▶ **Material to process**:
* * * *

## config.mk

```make
export PLATFORM = sky130hd
export DESIGN_NAME = oledhp_host
export DESIGN_NICKNAME = d
export VERILOG_FILES = /design/src/core/oledhp_pkg.sv /design/src/core/oledhp_host.sv
export VERILOG_INCLUDE_DIRS = /design/src /design/src/core
export SDC_FILE = /design/constraint.sdc
export NUM_CORES = 1
export LEC_CHECK = 0
export BUFFER_PORTS_ARGS = -buffer_cell sky130_fd_sc_hd__buf_4
export CAP_MARGIN = 25
export CELL_PAD_IN_SITES_DETAIL_PLACEMENT = 0
export CELL_PAD_IN_SITES_GLOBAL_PLACEMENT = 1
export CORE_MARGIN = 2
export CORE_UTILIZATION = 47
export CTS_BUF_LIST = sky130_fd_sc_hd__clkbuf_16
export CTS_CLUSTER_DIAMETER = 60
export DETAILED_ROUTE_END_ITERATION = 10
export HOLD_SLACK_MARGIN = 0.12
export PLACE_DENSITY = 0.87
export SLEW_MARGIN = 20
export SYNTH_ARGS = -nofsm -noshare
export SYNTH_HDL_FRONTEND = slang
export SYNTH_SLANG_ARGS = --single-unit
```

## constraint.sdc

```tcl
create_clock -name clk_sys -period 3.1 [get_ports clk_sys]
set_input_delay 0.155 -clock clk_sys [delete_from_list [all_inputs] [get_ports clk_sys]]
set_output_delay 0.155 -clock clk_sys [all_outputs]
set_load 0.01 [all_outputs]
```
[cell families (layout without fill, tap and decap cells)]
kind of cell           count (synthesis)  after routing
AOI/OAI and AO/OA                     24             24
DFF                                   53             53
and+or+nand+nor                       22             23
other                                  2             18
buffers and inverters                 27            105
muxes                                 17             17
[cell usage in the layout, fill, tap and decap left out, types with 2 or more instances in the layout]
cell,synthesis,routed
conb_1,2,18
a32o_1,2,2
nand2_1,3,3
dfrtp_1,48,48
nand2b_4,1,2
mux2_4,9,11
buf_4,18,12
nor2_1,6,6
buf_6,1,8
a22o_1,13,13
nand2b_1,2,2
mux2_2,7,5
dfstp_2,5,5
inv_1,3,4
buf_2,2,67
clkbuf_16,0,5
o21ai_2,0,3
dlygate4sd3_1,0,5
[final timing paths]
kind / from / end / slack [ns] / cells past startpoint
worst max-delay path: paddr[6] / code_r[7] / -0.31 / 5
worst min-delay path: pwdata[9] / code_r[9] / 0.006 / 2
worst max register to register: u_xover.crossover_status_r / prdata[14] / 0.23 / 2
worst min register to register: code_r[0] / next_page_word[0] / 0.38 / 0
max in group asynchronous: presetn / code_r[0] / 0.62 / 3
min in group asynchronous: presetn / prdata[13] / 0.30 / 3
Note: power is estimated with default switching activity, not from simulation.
[src/astx_pkg.sv]
package astx_pkg;
    // APB address width; byte address is four times a register index
    localparam int ADDR_W = 26;
    // Register indices
    localparam logic [23:0] IDX_IRCTL  = 24'hFF05DE;
    localparam logic [23:0] IDX_MODE   = 24'hFF05D0;
    localparam logic [23:0] IDX_CTRL   = 24'hFF05D1;
    localparam logic [23:0] IDX_BRATE  = 24'hFF05D2;
    localparam logic [23:0] IDX_TXDATA = 24'hFF05D3;
    localparam logic [23:0] IDX_STATUS = 24'hFF05D4;
    localparam logic [23:0] IDX_RXDATA = 24'hFF05D5;
    // Infrared control fields
    localparam int IR_EN  = 7;
    localparam int IR_WLO = 4;
    localparam int IR_TXI = 3;
    localparam int IR_RXI = 2;
    localparam logic [7:0] IRCTL_RST = 8'h03;
    localparam logic [1:0] IR_RSVD   = 2'h3;
    // Pulse width codes, and the bit-relative width in sixteenths of a bit
    localparam logic [2:0] IRW_BIT = 3'h0;
    localparam logic [2:0] IRW_D2  = 3'h1;
    localparam logic [2:0] IRW_D4  = 3'h2;
    localparam logic [2:0] IRW_D8  = 3'h3;
    localparam logic [2:0] IRW_D16 = 3'h4;
    localparam logic [3:0] IR_BIT_PH = 4'h3;
    // Mode fields
    localparam int MD_CHR7 = 6;
    localparam int MD_PEN  = 5;
    localparam int MD_ODD  = 4;
    localparam int MD_STP2 = 3;
    // Control fields
    localparam int CT_TIE  = 7;
    localparam int CT_TE   = 5;
    localparam int CT_RE   = 4;
    localparam int CT_TX_DONE_IRQ_ENABLE = 3;
    localparam int CT_SCKP = 2;
    localparam int CT_CLOCK_ENABLE_HIGH = 1;
    localparam int CT_CLOCK_ENABLE_LOW = 0;
    // Status fields
    localparam int ST_TX_BUFFER_EMPTY_FLAG = 7;
    localparam int ST_RX_FULL_FLAG = 6;
    localparam int ST_OER  = 5;
    localparam int ST_FER  = 4;
    localparam int ST_PER  = 3;
    localparam int ST_TX_DONE_FLAG = 2;
    // Oversampling points
    localparam logic [3:0] PH_LAST = 4'hF;
    localparam logic [3:0] PH_MID  = 4'h7;
    // Transmit and receive sequencer states
    typedef enum logic [4:0] {
        TX_IDLE = 5'h01, TX_START = 5'h02, TX_DATA = 5'h04, TX_PAR = 5'h08, TX_STOP = 5'h10
    } astx_tx_e;
    typedef enum logic [4:0] {
        RX_IDLE = 5'h01, RX_START = 5'h02, RX_DATA = 5'h04, RX_PAR = 5'h08, RX_STOP = 5'h10
    } astx_rx_e;
endpackage
File: src/hdl/iec_ctrl.sv
// Purpose: Interrupt acceptance, entry and return sequencing of a small core.
// Assumes: Sequencer inputs are on clk_sys; source pins are asynchronous.
// Notes: Registers on classic Wishbone; stack bytes go out on a push/pop port.
//
// The Wishbone register port and the register offsets are this design's own decisions.
module iec_ctrl
  import iec_pkg::*;
#(
  parameter int NSRC = IEC_NSRC
)
(
  input wire logic clk_sys,
  input wire logic nrst,
  input wire logic [NSRC-1:0] srcPin,
  input wire logic instrBoundary,
  input wire logic instrSei,
  input wire logic instrCli,
  input wire logic instrReti,
  input wire logic sleeping,
  input wire logic [IEC_PCW-1:0] programCounter,
  input wire logic [7:0] stackRdData,
  output logic cpuHold,
  output logic pcLoad,
  output logic [IEC_PCW-1:0] pcLoadValue,
  output logic stackPush,
  output logic stackPop,
  output logic [IEC_SPW-1:0] stackAddr,
  output logic [7:0] stackWrData,
  output logic irqAck,
  output logic [$clog2(NSRC)-1:0] irqAckIdx,
  input wire logic wb_cyc_i,
  input wire logic wb_stb_i,
  input wire logic wb_we_i,
  input wire logic [7:0] wb_adr_i,
  input wire logic [3:0] wb_sel_i,
  input wire logic [31:0] wb_dat_i,
  output logic [31:0] wb_dat_o,
  output logic wb_ack_o
);
  localparam int IW = $clog2(NSRC);
  localparam logic [3:0] ENTRY_LD = 4'(IEC_ENTRY_CYC);
  localparam logic [3:0] WAKE_LD = 4'(IEC_WAKE_EXTRA_CYC);
  localparam logic [3:0] RET_LD = 4'(IEC_RETURN_CYC);
  localparam logic [3:0] JUMP_LD = 4'(IEC_JUMP_CYC);

  logic [NSRC-1:0] sync1_r;
  logic [NSRC-1:0] sync2_r;
  logic [NSRC-1:0] prev_r;
  logic [NSRC-1:0] flag_r, flag_nxt;
  logic [NSRC-1:0] enable_r, enable_nxt;
  logic [NSRC-1:0] levelType_r, levelType_nxt;
  logic [7:0] status_r, status_nxt;
  logic [IEC_SPW-1:0] sp_r, sp_nxt;
  logic [IEC_PCW-1:0] savedPc_r, savedPc_nxt;
  logic [IEC_PCW-1:0] popPc_r, popPc_nxt;
  iec_state_t state_r, state_nxt;
  logic [IW-1:0] sel_r, sel_nxt;
  logic [1:0] byteCnt_r, byteCnt_nxt;
  logic blockOne_r, blockOne_nxt;
  logic ack_r, ack_nxt;
  logic [31:0] rdData_r, rdData_nxt;
  logic [NSRC-1:0] pending;
  logic [NSRC-1:0] eligible;
  logic anyEligible;
  logic [IW-1:0] winner;
  logic cntLoad;
  logic [3:0] cntLoadVal;
  logic cntDone;
  logic cntBusy;
  logic wbReq;
  logic wbWrite;
  logic gie;
  logic accept;
  logic [8*IEC_PC_BYTES-1:0] pcWide;

  // Source pins pass two flops; the first is read only by the second.
  always_ff @(posedge clk_sys)
  begin
    if (!nrst)
    begin
      sync1_r <= '0;
      sync2_r <= '0;
      prev_r <= '0;
    end
    else
    begin
      sync1_r <= srcPin;
      sync2_r <= sync1_r;
      prev_r <= sync2_r;
    end
  end

  assign gie = status_r[IEC_STATUS_GIE_BIT];
  assign wbReq = wb_cyc_i && wb_stb_i && !ack_r;
  // A write lands at the edge that completes the cycle, while ack stands high.
  assign wbWrite = wb_cyc_i && wb_stb_i && ack_r && wb_we_i && wb_sel_i[0];
  // Zero-extended so the top pushed byte never reads past the counter's width.
  assign pcWide = (8*IEC_PC_BYTES)'(savedPc_r);

  // Level-type sources bypass the flag and request only while present.
  assign pending = (levelType_r & sync2_r) | (~levelType_r & flag_r);
  assign eligible = pending & enable_r & {NSRC{gie}};

  iec_prio #(
    .N(NSRC)
  ) u_prio (
    .req(eligible),
    .any(anyEligible),
    .idx(winner)
  );

  // A disable in this cycle, a fresh enable, or the first instruction after
  // a return all veto acceptance.
  assign accept = (state_r == IEC_ST_RUN) && instrBoundary && anyEligible
    && !instrCli && !instrSei && !instrReti && !blockOne_r;

  iec_counter u_cnt (
    .clk_sys(clk_sys),
    .nrst(nrst),
    .load(cntLoad),
    .loadVal(cntLoadVal),
    .done(cntDone),
    .busy(cntBusy)
  );

  always_comb
  begin
    flag_nxt = flag_r;
    enable_nxt = enable_r;
    levelType_nxt = levelType_r;
    status_nxt = status_r;
    sp_nxt = sp_r;
    savedPc_nxt = savedPc_r;
    popPc_nxt = popPc_r;
    state_nxt = state_r;
    sel_nxt = sel_r;
    byteCnt_nxt = byteCnt_r;
    blockOne_nxt = blockOne_r;
    cntLoad = 1'b0;
    cntLoadVal = 4'h0;
    ack_nxt = wbReq;
    rdData_nxt = rdData_r;
    cpuHold = (state_r != IEC_ST_RUN);
    pcLoad = 1'b0;
    pcLoadValue = '0;
    stackPush = 1'b0;
    stackPop = 1'b0;
    stackAddr = sp_r;
    stackWrData = 8'h00;
    irqAck = 1'b0;
    irqAckIdx = sel_r;
    // Software flag clear comes first so that a same-cycle edge wins.
    if (wbWrite && wb_adr_i == IEC_ADDR_FLAG)
      flag_nxt = flag_nxt & ~wb_dat_i[NSRC-1:0];
    if (accept && !levelType_r[winner])
      flag_nxt[winner] = 1'b0;
    // Edges latch regardless of either enable.
    flag_nxt = flag_nxt | (sync2_r & ~prev_r & ~levelType_r);
    if (wbWrite)
    begin
      case (wb_adr_i)
        IEC_ADDR_ENABLE: enable_nxt = wb_dat_i[NSRC-1:0];
        IEC_ADDR_TYPE: levelType_nxt = wb_dat_i[NSRC-1:0];
        // Software owns the whole status byte; setting GIE here nests.
        IEC_ADDR_STATUS: status_nxt = wb_dat_i[7:0];
        IEC_ADDR_SP: sp_nxt = wb_dat_i[IEC_SPW-1:0];
        default: ;
      endcase
    end
    if (instrCli)
      status_nxt[IEC_STATUS_GIE_BIT] = 1'b0;
    if (instrSei && state_r == IEC_ST_RUN)
      status_nxt[IEC_STATUS_GIE_BIT] = 1'b1;
    if (state_r == IEC_ST_RUN && instrBoundary)
      blockOne_nxt = 1'b0;
    case (state_r)
      IEC_ST_RUN:
      begin
        if (accept)
        begin
          status_nxt[IEC_STATUS_GIE_BIT] = 1'b0;
          sel_nxt = winner;
          savedPc_nxt = programCounter;
          byteCnt_nxt = 2'd0;
          irqAck = 1'b1;
          irqAckIdx = winner;
          cntLoad = 1'b1;
          if (sleeping)
          begin
            cntLoadVal = WAKE_LD;
            state_nxt = IEC_ST_WAKE;
          end
          else
          begin
            cntLoadVal = ENTRY_LD;
            state_nxt = IEC_ST_ENTRY;
          end
        end
        else if (instrReti && instrBoundary)
        begin
          byteCnt_nxt = 2'd0;
          cntLoad = 1'b1;
          cntLoadVal = RET_LD;
          state_nxt = IEC_ST_RETURN;
        end
      end
      IEC_ST_WAKE:
      begin
        if (cntDone)
        begin
          cntLoad = 1'b1;
          cntLoadVal = ENTRY_LD;
          state_nxt = IEC_ST_ENTRY;
        end
      end
      IEC_ST_ENTRY:
      begin
        // Low byte first, stack grows downward.
        if (byteCnt_r < 2'(IEC_PC_BYTES))
        begin
          stackPush = 1'b1;
          stackWrData = pcWide[8*byteCnt_r +: 8];
          sp_nxt = sp_r - 16'h0001;
          byteCnt_nxt = byteCnt_r + 2'd1;
        end
        if (cntDone)
        begin
          pcLoad = 1'b1;
          pcLoadValue = IEC_VEC_BASE + IEC_PCW'(sel_r) * IEC_VEC_STEP;
          cntLoad = 1'b1;
          cntLoadVal = JUMP_LD;
          state_nxt = IEC_ST_JUMP;
        end
      end
      IEC_ST_JUMP:
      begin
        if (cntDone)
          state_nxt = IEC_ST_RUN;
      end
      IEC_ST_RETURN:
      begin
        if (byteCnt_r < 2'(IEC_PC_BYTES))
        begin
          stackPop = 1'b1;
          stackAddr = sp_r + 16'h0001;
          sp_nxt = sp_r + 16'h0001;
          byteCnt_nxt = byteCnt_r + 2'd1;
        end
        if (byteCnt_r != 2'd0 && byteCnt_r <= 2'(IEC_PC_BYTES))
          popPc_nxt = {popPc_r[IEC_PCW-9:0], stackRdData};
        if (cntDone)
        begin
          pcLoad = 1'b1;
          pcLoadValue = popPc_r;
          status_nxt[IEC_STATUS_GIE_BIT] = 1'b1;
          blockOne_nxt = 1'b1;
          state_nxt = IEC_ST_RUN;
        end
      end
      default: state_nxt = IEC_ST_RUN;
    endcase
    if (wbReq && !wb_we_i)
    begin
      case (wb_adr_i)
        IEC_ADDR_FLAG: rdData_nxt = 32'(flag_r);
        IEC_ADDR_ENABLE: rdData_nxt = 32'(enable_r);
        IEC_ADDR_TYPE: rdData_nxt = 32'(levelType_r);
        IEC_ADDR_STATUS: rdData_nxt = {24'h000000, status_r};
        IEC_ADDR_SP: rdData_nxt = 32'(sp_r);
        IEC_ADDR_PC: rdData_nxt = {1'b0, cntBusy, 3'(state_r), 5'h00, savedPc_r};
        default: rdData_nxt = 32'h00000000;
      endcase
    end
  end

  always_ff @(posedge clk_sys)
  begin
    if (!nrst)
    begin
      flag_r <= '0;
      enable_r <= '0;
      levelType_r <= NSRC'(IEC_TYPE_RESET);
      status_r <= 8'h00;
      sp_r <= IEC_SP_RESET;
      savedPc_r <= '0;
      popPc_r <= '0;
      state_r <= IEC_ST_RUN;
      sel_r <= '0;
      byteCnt_r <= 2'd0;
      blockOne_r <= 1'b0;
      ack_r <= 1'b0;
      rdData_r <= 32'h00000000;
    end
    else
    begin
      flag_r <= flag_nxt;
      enable_r <= enable_nxt;
      levelType_r <= levelType_nxt;
      status_r <= status_nxt;
      sp_r <= sp_nxt;
      savedPc_r <= savedPc_nxt;
      popPc_r <= popPc_nxt;
      state_r <= state_nxt;
      sel_r <= sel_nxt;
      byteCnt_r <= byteCnt_nxt;
      blockOne_r <= blockOne_nxt;
      ack_r <= ack_nxt;
      rdData_r <= rdData_nxt;
    end
  end

  assign wb_ack_o = ack_r;
  assign wb_dat_o = rdData_r;
endmodule

File: config.mk
export PLATFORM = sky130hd
export DESIGN_NAME = iec_ctrl
export DESIGN_NICKNAME = d
export VERILOG_FILES = /design/src/hdl/iec_pkg.sv /design/src/hdl/iec_prio.sv /design/src/hdl/iec_counter.sv /design/src/hdl/iec_ctrl.sv
export SDC_FILE = /design/constraint.sdc
export NUM_CORES = 1
export LEC_CHECK = 0
export BUFFER_PORTS_ARGS = -buffer_cell sky130_fd_sc_hd__buf_4
export CAP_MARGIN = 30
export CORE_MARGIN = 2
export CORE_UTILIZATION = 55
export CTS_BUF_LIST = sky130_fd_sc_hd__clkbuf_4 sky130_fd_sc_hd__clkbuf_8 sky130_fd_sc_hd__clkbuf_16
export DETAILED_ROUTE_END_ITERATION = 12
export PLACE_DENSITY_LB_ADDON = 0.15
export SLEW_MARGIN = 0
export SYNTH_ARGS = -nofsm -noshare
export SYNTH_HDL_FRONTEND = slang
export SYNTH_SLANG_ARGS = --single-unit
File: constraint.sdc
create_clock -name clk_sys -period 2.8 [get_ports clk_sys]
set_input_delay 0.56 -clock clk_sys [delete_from_list [all_inputs] [get_ports clk_sys]]
set_output_delay 0.56 -clock clk_sys [all_outputs]
set_load 0.005 [all_outputs]
[src/pkg/ratio_strap_if.sv]
// Pin bundle between the processor strap logic and the board multiplexer.
// Assumes both ends share clock; pins are plain synchronous levels.
`timescale 1ns/1ps
`default_nettype none
interface ratio_strap_if;
    import ratio_strap_pkg::*;
    logic [STRAP_WIDTH-1:0] strapPins;
    logic systemReset_n;
    logic powerStable;
    logic interruptBusClockEn;
    modport device (input strapPins, input systemReset_n, input powerStable,
        input interruptBusClockEn);
    modport board (output strapPins, output systemReset_n, output powerStable,
        output interruptBusClockEn);
endinterface
`default_nettype wire

[src/verilog/ratio_strap_device.sv]
// Processor end: latches the core ratio code across reset, then passes
// the shared pins through as compatibility inputs.
// Assumes the board end drives the link in the same clock domain.
`timescale 1ns/1ps
`default_nettype none
// Overview of operation
// - Board changes bus clock only during reset
// - All timing referenced to bus clock rising edge
// - Latch code through reset plus two clocks
// - Afterwards pins are ordinary compatibility inputs
// - Board muxes straps by CMOS-domain reset
// - Unpowered straps default to 2x code
// - Reset-level select ignores compatibility inputs
// - One clocked mux per redundant pair
// - Sideband inputs synchronised in redundant mode
// - Board syncs sidebands except power-stable
// - Interrupt clock is quarter bus clock, in redundant mode only
module ratio_strap_device
    import ratio_strap_pkg::*;
(
    // Clock and reset
    input wire logic clock,
    input wire logic rst_n,
    // Link from board
    ratio_strap_if.device link,
    // Mode strap
    input wire logic redundant_pair_mode,
    // Core-side results
    output logic [STRAP_WIDTH-1:0] ratioCode,
    output logic ratioValid,
    output logic addr_wrap_mask_n,
    output logic ignore_numeric_error_n,
    output logic local_irq0_maskable,
    output logic local_irq1_nonmaskable,
    output logic powerStableSeen,
    output logic interruptTick
);
    localparam logic [1:0] HOLD_LAST = 2'(STRAP_HOLD_CLOCKS - 1);
    phase_t phase, next_phase;
    logic [1:0] holdCount, next_holdCount;
    logic [STRAP_WIDTH-1:0] next_ratioCode;
    logic next_ratioValid;
    logic [STRAP_WIDTH-1:0] compat, next_compat;
    logic [STRAP_WIDTH-1:0] syncA, syncB;

    // Phase and ratio capture
    always_comb begin
        next_phase = phase;
        next_holdCount = holdCount;
        next_ratioCode = ratioCode;
        next_ratioValid = ratioValid;
        case (phase)
            PH_RESET: begin
                next_ratioCode = link.strapPins;
                next_holdCount = '0;
                if (link.systemReset_n) begin
                    next_phase = PH_HOLD;
                end
            end
            PH_HOLD: begin
                next_ratioCode = link.strapPins;
                if (!link.systemReset_n) begin
                    next_phase = PH_RESET;
                end else if (holdCount == HOLD_LAST) begin
                    next_phase = PH_RUN;
                    next_ratioValid = 1'b1;
                end else begin
                    next_holdCount = holdCount + 2'h1;
                end
            end
            PH_RUN: begin
                if (!link.systemReset_n) begin
                    next_phase = PH_RESET;
                    next_ratioValid = 1'b0;
                end
            end
            default: next_phase = PH_RESET;
        endcase
    end

    // Sampled on the bus clock rising edge only
    always_ff @(posedge clock or negedge rst_n) begin
        if (!rst_n) begin
            phase <= PH_RESET;
            holdCount <= '0;
            ratioCode <= STRAP_SAFE_CODE;
            ratioValid <= 1'b0;
        end else begin
            phase <= next_phase;
            holdCount <= next_holdCount;
            ratioCode <= next_ratioCode;
            ratioValid <= next_ratioValid;
        end
    end

    // Two-stage synchroniser for asynchronous sideband use
    always_ff @(posedge clock or negedge rst_n) begin
        if (!rst_n) begin
            syncA <= '0;
            syncB <= '0;
        end else begin
            syncA <= link.strapPins;
            syncB <= syncA;
        end
    end

    // Redundant pair already gets synchronised pins, skip the extra latency
    always_comb begin
        next_compat = redundant_pair_mode ? link.strapPins : syncB;
        if (phase != PH_RUN) begin
            next_compat = compat;
        end
    end

    // Compatibility outputs, idle (inactive) from rst_n until the first sampling ends; later resets hold the last values
    always_ff @(posedge clock or negedge rst_n) begin
        if (!rst_n) begin
            compat <= 4'h3;
            addr_wrap_mask_n <= 1'b1;
            ignore_numeric_error_n <= 1'b1;
            local_irq0_maskable <= 1'b0;
            local_irq1_nonmaskable <= 1'b0;
            powerStableSeen <= 1'b0;
            interruptTick <= 1'b0;
        end else begin
            compat <= next_compat;
            addr_wrap_mask_n <= next_compat[BIT_ADDR_WRAP];
            ignore_numeric_error_n <= next_compat[BIT_IGNORE_NUM];
            local_irq0_maskable <= next_compat[BIT_IRQ0];
            local_irq1_nonmaskable <= next_compat[BIT_IRQ1];
            powerStableSeen <= link.powerStable;
            interruptTick <= link.interruptBusClockEn;
        end
    end
endmodule
`default_nettype wire

[src/flat_wrapper.sv]
// flat-port wrapper written by rule: the top's interface ports become plain ports
module ratio_strap_device_flat import ratio_strap_pkg::*;
  (clock, rst_n, redundant_pair_mode, ratioCode, ratioValid, addr_wrap_mask_n, ignore_numeric_error_n, local_irq0_maskable, local_irq1_nonmaskable, powerStableSeen, interruptTick, link_strapPins, link_systemReset_n, link_powerStable, link_interruptBusClockEn);
  ratio_strap_if link_i ();
  input wire logic clock;
  input wire logic rst_n;
  input wire logic redundant_pair_mode;
  output logic [STRAP_WIDTH-1:0] ratioCode;
  output logic ratioValid;
  output logic addr_wrap_mask_n;
  output logic ignore_numeric_error_n;
  output logic local_irq0_maskable;
  output logic local_irq1_nonmaskable;
  output logic powerStableSeen;
  output logic interruptTick;
  input wire logic [$bits(link_i.strapPins)-1:0] link_strapPins;
  input wire logic [$bits(link_i.systemReset_n)-1:0] link_systemReset_n;
  input wire logic [$bits(link_i.powerStable)-1:0] link_powerStable;
  input wire logic [$bits(link_i.interruptBusClockEn)-1:0] link_interruptBusClockEn;
  assign link_i.strapPins = link_strapPins;
  assign link_i.systemReset_n = link_systemReset_n;
  assign link_i.powerStable = link_powerStable;
  assign link_i.interruptBusClockEn = link_interruptBusClockEn;
  ratio_strap_device u_core (.clock(clock), .rst_n(rst_n), .link(link_i), .redundant_pair_mode(redundant_pair_mode), .ratioCode(ratioCode), .ratioValid(ratioValid), .addr_wrap_mask_n(addr_wrap_mask_n), .ignore_numeric_error_n(ignore_numeric_error_n), .local_irq0_maskable(local_irq0_maskable), .local_irq1_nonmaskable(local_irq1_nonmaskable), .powerStableSeen(powerStableSeen), .interruptTick(interruptTick));
endmodule
[config.mk]
export PLATFORM = sky130hd
export DESIGN_NAME = ratio_strap_device_flat
export DESIGN_NICKNAME = d
export VERILOG_FILES = /design/src/pkg/ratio_strap_pkg.sv /design/src/pkg/ratio_strap_if.sv /design/src/verilog/ratio_strap_device.sv /design/src/flat_wrapper.sv
export SDC_FILE = /design/constraint.sdc
export NUM_CORES = 1
export LEC_CHECK = 0
export ABC_CLOCK_PERIOD_IN_PS = 4100
export BUFFER_PORTS_ARGS = -buffer_cell sky130_fd_sc_hd__buf_4
export CORE_ASPECT_RATIO = 0.7
export CORE_UTILIZATION = 45
export CTS_CLUSTER_SIZE = 10
export DETAILED_ROUTE_END_ITERATION = 8
export GPL_TIMING_DRIVEN = 0
export PLACE_DENSITY = 0.72
export SKIP_LAST_GASP = 1
export SLEW_MARGIN = 10
export SYNTH_ARGS = -nofsm -noshare
export SYNTH_HDL_FRONTEND = slang
export SYNTH_SLANG_ARGS = --single-unit
[constraint.sdc]
create_clock -name clock -period 4.1 [get_ports clock]
set_clock_uncertainty 0.15 [all_clocks]
set_input_delay 1.23 -clock clock [delete_from_list [all_inputs] [get_ports clock]]
set_output_delay 1.23 -clock clock [all_outputs]
set_load 0.02 [all_outputs]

* * * *

▶ **What the exercise asks**: Lines with "stackWrData": find them in the data and copy each one.

▶ **Answer for the task**:
  output logic [7:0] stackWrData,
    stackWrData = 8'h00;
          stackWrData = pcWide[8*byteCnt_r +: 8];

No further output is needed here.